Data entries
------------------------------------------------------------

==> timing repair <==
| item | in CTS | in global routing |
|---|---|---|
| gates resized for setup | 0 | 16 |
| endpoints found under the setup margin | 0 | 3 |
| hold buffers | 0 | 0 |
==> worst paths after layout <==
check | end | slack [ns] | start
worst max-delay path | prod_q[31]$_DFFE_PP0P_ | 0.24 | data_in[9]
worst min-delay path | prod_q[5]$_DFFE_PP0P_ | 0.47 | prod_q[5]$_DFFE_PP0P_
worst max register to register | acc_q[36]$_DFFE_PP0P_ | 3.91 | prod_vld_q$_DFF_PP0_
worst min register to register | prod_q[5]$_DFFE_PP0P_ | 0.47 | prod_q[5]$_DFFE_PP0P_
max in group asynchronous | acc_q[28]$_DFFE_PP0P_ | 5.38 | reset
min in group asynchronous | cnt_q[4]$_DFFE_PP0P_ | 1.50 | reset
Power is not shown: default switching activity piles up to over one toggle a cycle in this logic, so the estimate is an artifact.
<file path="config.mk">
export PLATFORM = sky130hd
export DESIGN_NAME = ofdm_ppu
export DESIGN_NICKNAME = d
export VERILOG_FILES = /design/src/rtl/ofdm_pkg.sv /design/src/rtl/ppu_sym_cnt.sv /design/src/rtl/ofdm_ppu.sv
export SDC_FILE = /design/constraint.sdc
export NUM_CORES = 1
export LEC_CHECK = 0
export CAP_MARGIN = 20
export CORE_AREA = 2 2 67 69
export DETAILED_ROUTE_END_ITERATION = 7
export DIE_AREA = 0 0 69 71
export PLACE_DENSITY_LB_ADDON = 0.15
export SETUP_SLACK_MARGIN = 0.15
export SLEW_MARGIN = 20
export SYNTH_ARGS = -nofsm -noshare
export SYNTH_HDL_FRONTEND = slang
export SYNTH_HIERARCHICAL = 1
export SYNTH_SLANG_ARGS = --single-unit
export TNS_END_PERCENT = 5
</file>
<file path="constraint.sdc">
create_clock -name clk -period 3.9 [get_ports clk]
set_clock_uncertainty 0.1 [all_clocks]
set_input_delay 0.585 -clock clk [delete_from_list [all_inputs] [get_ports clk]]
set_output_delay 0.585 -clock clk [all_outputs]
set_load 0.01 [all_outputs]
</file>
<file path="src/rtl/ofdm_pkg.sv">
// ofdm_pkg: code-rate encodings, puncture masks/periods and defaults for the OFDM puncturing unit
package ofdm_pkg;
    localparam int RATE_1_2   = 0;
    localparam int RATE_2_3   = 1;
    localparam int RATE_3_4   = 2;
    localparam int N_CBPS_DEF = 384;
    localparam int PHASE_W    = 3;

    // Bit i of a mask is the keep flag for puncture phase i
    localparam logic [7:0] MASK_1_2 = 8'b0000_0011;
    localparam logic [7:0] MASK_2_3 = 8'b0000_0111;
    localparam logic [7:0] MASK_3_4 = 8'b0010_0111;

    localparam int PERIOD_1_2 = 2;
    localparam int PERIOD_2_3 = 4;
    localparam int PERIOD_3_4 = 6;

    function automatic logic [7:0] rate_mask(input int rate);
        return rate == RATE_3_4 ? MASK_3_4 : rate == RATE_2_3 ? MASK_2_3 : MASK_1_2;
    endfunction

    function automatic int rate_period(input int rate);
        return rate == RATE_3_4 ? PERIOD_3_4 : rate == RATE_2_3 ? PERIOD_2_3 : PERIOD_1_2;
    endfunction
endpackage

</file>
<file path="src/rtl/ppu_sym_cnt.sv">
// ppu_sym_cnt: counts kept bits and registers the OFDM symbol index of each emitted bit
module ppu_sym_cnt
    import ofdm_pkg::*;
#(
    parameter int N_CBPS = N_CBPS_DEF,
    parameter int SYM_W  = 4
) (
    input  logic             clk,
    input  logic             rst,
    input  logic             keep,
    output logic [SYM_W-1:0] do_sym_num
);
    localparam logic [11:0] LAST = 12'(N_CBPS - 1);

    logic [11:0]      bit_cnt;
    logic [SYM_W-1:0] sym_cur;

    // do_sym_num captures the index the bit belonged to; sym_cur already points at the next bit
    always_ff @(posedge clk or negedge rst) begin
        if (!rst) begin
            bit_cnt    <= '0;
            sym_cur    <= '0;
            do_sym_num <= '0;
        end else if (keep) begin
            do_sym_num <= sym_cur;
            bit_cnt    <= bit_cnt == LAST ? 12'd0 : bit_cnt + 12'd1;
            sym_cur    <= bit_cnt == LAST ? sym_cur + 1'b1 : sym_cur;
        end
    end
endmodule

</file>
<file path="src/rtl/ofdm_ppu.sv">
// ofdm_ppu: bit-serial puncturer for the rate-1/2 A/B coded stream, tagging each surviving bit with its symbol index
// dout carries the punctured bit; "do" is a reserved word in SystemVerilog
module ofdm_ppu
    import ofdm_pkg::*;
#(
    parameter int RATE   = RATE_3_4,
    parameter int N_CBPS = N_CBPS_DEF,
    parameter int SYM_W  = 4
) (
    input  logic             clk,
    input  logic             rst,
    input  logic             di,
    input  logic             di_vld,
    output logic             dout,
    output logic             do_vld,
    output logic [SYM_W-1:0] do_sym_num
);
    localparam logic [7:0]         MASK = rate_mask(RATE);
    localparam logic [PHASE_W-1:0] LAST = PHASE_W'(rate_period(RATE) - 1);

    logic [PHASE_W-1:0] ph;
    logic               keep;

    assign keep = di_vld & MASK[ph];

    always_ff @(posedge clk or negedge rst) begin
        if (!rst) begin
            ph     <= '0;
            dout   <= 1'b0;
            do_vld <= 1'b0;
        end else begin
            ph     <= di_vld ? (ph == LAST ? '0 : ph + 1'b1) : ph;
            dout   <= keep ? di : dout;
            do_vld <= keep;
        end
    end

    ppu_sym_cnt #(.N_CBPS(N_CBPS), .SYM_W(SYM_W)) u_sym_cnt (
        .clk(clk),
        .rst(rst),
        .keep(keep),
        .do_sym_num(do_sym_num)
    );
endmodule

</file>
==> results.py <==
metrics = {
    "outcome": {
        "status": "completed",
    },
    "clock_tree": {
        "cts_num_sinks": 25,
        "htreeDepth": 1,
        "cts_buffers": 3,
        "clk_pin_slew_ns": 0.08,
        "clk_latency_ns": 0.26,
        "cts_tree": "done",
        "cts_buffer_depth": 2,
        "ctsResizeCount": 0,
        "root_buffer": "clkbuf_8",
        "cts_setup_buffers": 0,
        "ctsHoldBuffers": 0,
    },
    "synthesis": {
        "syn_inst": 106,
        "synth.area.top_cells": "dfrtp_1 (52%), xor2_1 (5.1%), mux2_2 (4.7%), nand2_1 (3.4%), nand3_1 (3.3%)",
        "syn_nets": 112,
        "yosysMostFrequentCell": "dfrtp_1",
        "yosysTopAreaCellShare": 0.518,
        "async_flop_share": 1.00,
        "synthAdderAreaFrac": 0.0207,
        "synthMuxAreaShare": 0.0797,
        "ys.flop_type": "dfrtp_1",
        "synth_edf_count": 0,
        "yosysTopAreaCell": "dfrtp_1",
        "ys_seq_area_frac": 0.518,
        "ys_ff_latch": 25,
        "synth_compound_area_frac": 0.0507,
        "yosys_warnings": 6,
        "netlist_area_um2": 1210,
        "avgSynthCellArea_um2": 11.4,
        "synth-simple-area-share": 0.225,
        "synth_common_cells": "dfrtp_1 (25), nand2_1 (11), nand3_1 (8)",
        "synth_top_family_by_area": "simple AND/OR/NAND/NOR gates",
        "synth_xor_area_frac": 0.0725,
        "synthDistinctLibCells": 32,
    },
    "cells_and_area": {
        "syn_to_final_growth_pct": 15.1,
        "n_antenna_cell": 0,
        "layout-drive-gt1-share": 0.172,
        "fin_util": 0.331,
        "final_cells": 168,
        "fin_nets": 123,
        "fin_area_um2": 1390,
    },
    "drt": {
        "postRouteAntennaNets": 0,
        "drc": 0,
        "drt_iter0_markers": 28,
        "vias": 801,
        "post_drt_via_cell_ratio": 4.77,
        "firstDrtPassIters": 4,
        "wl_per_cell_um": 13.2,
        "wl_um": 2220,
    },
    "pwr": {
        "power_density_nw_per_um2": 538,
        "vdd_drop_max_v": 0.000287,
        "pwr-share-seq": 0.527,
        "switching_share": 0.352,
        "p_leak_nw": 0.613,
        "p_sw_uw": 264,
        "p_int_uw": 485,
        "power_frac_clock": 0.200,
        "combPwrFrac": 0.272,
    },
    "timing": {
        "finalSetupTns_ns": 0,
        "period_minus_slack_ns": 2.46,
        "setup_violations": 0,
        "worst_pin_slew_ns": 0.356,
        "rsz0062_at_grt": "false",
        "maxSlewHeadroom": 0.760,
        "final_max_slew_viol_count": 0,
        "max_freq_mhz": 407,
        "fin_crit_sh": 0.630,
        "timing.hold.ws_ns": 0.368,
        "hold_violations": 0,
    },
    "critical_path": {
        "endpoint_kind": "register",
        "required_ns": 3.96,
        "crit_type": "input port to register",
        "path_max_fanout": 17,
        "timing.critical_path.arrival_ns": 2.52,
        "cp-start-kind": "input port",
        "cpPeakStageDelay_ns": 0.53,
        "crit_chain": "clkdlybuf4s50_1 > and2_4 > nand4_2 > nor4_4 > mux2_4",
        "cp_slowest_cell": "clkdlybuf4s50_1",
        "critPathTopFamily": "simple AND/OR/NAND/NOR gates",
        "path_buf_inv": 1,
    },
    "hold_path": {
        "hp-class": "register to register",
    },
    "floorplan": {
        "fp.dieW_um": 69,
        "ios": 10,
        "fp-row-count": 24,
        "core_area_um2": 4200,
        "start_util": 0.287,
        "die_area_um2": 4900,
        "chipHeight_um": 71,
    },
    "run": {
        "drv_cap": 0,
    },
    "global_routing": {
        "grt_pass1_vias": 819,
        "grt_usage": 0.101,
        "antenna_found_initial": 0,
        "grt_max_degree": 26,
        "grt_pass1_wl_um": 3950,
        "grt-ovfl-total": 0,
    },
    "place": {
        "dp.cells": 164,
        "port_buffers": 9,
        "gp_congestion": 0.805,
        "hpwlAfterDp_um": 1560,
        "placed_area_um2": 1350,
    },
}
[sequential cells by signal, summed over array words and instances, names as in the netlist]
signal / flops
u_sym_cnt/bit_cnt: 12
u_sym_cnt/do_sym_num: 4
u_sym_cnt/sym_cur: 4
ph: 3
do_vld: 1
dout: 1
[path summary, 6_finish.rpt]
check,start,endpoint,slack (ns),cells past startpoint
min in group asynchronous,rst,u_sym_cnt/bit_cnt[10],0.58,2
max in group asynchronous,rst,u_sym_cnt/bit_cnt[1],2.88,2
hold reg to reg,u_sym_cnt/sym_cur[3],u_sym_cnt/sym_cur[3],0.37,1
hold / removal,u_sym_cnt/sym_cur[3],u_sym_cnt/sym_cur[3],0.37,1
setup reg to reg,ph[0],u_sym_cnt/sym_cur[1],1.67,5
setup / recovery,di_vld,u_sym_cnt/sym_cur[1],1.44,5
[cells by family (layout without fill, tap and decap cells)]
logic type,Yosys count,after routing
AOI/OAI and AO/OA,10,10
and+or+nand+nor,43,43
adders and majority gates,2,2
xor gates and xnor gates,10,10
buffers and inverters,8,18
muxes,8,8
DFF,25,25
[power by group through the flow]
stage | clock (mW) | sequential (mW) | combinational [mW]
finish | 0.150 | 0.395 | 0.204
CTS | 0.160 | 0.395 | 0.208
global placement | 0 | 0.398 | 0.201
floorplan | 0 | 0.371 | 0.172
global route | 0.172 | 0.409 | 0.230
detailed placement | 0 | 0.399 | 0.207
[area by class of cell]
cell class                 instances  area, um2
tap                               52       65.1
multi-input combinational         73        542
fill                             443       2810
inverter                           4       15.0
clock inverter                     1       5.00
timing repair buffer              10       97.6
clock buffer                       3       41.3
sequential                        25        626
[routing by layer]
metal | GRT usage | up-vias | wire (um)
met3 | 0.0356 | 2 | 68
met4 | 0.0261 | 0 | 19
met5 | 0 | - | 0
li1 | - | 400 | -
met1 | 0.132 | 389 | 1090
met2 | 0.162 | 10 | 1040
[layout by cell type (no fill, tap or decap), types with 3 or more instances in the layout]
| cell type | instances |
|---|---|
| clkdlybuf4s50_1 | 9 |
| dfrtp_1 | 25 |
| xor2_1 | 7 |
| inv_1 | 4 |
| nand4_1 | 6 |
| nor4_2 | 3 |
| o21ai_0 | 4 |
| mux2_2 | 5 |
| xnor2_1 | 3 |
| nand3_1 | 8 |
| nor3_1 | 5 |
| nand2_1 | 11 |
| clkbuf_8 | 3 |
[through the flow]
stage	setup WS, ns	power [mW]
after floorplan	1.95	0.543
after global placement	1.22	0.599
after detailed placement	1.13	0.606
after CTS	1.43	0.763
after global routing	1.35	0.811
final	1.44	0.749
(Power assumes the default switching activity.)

------------------------------------------------------------

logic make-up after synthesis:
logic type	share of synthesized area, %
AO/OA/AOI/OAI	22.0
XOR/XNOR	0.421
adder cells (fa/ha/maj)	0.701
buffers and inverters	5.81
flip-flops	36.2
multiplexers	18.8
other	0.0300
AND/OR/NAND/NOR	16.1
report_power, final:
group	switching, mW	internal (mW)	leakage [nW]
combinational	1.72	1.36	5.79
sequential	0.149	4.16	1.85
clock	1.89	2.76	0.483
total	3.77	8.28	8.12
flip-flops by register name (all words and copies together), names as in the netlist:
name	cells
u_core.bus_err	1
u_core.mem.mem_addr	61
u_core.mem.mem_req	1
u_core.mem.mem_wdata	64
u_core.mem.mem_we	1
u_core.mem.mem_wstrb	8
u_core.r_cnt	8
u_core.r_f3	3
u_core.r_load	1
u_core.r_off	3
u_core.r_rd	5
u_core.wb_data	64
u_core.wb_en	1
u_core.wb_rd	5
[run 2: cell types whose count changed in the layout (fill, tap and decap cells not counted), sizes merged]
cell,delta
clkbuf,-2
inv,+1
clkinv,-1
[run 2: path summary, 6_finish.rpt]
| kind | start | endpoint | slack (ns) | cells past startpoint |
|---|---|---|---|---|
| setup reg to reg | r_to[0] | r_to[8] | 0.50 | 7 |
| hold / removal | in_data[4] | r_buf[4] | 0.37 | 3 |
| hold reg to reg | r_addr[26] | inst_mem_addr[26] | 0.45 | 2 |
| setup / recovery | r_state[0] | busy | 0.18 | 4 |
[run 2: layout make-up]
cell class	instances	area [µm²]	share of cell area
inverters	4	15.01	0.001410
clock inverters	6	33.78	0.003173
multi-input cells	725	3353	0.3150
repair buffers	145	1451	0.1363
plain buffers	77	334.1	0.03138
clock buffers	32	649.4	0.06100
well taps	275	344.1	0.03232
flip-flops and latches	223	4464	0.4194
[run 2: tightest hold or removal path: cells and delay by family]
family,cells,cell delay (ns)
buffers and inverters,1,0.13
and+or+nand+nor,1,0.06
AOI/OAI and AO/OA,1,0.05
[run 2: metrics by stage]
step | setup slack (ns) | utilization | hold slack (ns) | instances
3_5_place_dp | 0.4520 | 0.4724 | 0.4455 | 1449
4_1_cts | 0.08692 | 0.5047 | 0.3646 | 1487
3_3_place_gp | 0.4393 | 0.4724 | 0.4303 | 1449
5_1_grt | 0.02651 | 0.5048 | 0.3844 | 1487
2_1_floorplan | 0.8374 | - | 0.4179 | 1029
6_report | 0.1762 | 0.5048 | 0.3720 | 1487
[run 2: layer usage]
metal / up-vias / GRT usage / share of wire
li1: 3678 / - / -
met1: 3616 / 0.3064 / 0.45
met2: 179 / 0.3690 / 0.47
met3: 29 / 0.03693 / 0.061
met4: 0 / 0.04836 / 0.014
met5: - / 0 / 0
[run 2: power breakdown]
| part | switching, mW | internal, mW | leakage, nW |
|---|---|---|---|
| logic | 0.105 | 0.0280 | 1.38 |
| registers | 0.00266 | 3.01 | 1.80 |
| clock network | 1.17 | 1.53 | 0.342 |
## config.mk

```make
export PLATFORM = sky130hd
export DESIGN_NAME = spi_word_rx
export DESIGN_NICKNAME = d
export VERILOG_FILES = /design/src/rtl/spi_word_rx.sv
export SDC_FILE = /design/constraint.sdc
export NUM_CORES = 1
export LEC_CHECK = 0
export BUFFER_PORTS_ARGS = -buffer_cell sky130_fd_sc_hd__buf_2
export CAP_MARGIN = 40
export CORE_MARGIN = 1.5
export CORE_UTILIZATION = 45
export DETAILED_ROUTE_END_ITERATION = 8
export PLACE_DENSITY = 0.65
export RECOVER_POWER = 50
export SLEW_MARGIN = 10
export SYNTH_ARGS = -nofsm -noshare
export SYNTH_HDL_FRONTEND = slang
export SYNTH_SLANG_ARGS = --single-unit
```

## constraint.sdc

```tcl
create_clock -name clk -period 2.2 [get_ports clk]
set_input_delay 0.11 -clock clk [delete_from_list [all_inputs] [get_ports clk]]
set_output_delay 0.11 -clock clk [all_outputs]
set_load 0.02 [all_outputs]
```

------------------------------------------------------------

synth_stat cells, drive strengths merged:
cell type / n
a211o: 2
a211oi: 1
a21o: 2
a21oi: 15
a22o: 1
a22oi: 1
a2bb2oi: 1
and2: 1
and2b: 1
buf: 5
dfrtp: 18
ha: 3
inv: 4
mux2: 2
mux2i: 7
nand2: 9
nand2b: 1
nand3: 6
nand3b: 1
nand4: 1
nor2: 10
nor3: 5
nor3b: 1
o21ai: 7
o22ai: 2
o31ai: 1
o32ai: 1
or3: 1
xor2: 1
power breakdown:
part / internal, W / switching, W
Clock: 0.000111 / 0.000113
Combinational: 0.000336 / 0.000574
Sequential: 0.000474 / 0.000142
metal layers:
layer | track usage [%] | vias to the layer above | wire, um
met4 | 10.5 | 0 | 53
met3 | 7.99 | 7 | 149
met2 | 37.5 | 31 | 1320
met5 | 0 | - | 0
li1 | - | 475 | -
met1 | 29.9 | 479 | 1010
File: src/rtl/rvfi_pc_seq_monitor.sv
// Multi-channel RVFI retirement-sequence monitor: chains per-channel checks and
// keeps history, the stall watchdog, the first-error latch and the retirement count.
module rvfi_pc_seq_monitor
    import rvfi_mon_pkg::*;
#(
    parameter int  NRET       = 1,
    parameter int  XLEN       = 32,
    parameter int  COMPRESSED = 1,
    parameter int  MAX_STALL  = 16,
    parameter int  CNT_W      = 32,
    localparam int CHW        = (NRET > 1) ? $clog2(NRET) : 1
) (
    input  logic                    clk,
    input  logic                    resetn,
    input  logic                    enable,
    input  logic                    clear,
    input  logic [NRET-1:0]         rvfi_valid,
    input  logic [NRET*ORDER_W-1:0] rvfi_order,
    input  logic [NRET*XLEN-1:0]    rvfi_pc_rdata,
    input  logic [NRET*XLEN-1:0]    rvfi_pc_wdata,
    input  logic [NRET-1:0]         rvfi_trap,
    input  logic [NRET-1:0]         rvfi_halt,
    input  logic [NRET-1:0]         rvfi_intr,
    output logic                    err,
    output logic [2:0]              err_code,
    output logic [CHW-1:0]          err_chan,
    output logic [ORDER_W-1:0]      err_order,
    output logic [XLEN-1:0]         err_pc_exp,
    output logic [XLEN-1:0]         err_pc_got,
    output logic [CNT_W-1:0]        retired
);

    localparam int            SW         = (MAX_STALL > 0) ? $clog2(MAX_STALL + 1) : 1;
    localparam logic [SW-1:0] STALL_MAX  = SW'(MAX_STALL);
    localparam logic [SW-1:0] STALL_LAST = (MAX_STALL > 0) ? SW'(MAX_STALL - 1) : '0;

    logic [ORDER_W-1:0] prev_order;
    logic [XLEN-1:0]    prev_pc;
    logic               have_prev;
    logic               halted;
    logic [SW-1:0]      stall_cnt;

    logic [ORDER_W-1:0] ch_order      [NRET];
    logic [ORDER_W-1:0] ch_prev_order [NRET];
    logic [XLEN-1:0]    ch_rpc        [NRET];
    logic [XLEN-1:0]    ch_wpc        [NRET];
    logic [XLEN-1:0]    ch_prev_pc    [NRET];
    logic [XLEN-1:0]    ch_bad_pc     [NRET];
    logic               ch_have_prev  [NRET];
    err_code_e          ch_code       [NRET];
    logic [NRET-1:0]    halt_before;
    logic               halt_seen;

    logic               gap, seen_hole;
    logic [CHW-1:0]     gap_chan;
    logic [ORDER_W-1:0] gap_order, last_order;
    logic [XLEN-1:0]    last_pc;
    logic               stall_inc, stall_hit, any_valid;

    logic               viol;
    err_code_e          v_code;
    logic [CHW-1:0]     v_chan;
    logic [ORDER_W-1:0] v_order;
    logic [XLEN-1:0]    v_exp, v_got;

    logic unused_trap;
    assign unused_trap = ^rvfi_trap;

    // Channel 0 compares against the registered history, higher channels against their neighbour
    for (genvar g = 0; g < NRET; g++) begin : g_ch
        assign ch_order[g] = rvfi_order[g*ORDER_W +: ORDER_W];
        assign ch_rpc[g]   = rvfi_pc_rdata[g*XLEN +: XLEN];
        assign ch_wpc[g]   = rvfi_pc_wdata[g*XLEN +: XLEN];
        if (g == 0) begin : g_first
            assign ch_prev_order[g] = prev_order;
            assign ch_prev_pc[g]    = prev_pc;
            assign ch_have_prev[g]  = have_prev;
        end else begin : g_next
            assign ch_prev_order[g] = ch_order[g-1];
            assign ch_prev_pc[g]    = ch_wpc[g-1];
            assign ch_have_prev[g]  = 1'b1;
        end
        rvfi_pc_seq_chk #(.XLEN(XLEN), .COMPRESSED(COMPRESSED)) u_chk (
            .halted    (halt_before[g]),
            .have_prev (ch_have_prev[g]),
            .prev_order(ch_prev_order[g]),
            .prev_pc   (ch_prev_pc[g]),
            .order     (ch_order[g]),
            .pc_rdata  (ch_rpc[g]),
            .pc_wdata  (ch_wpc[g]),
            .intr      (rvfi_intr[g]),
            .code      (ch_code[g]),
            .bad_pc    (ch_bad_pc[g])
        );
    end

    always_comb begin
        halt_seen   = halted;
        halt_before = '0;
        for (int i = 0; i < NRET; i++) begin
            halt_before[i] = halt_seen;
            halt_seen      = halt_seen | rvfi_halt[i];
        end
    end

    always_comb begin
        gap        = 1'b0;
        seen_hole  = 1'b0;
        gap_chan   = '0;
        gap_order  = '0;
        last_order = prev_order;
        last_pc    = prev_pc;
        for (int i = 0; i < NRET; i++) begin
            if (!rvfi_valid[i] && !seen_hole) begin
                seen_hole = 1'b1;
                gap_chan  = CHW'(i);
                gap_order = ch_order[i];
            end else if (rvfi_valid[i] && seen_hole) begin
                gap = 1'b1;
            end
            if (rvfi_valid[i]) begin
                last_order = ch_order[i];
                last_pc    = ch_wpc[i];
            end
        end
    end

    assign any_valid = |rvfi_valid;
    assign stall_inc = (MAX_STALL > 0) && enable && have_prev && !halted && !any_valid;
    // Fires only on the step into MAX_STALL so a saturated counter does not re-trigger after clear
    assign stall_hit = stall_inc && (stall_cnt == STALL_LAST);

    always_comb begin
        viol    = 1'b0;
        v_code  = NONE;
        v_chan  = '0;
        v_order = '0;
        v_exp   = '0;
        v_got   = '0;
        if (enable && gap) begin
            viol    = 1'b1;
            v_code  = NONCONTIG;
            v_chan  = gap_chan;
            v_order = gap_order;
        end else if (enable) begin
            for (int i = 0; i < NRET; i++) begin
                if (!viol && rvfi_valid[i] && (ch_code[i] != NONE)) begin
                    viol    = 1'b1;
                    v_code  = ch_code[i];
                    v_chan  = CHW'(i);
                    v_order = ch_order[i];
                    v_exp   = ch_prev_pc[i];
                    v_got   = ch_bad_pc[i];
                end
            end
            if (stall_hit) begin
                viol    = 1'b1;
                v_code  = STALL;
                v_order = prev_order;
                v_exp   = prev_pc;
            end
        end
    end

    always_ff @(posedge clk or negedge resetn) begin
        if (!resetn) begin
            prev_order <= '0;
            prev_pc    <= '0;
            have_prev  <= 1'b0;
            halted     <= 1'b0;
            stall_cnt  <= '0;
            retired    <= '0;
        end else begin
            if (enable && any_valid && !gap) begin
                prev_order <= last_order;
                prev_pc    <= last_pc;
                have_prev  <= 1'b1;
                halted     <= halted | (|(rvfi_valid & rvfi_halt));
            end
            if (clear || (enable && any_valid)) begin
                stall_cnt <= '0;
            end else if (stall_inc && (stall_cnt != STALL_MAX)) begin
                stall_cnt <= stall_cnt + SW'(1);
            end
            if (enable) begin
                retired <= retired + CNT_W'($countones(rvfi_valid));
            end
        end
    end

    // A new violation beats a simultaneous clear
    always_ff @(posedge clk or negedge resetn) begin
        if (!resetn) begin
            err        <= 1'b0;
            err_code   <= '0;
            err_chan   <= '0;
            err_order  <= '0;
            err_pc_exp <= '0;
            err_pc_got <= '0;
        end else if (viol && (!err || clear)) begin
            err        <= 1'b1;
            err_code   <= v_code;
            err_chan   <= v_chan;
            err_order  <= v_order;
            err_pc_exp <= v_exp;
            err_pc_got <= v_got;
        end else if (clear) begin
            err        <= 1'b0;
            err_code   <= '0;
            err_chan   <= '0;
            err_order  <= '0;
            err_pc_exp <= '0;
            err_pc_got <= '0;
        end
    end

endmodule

------------------------------------------------------------

- _What to work on_: Each line above that contains "merged" counts once; report the total of such lines and nothing more.

- _Result for this exercise_: 2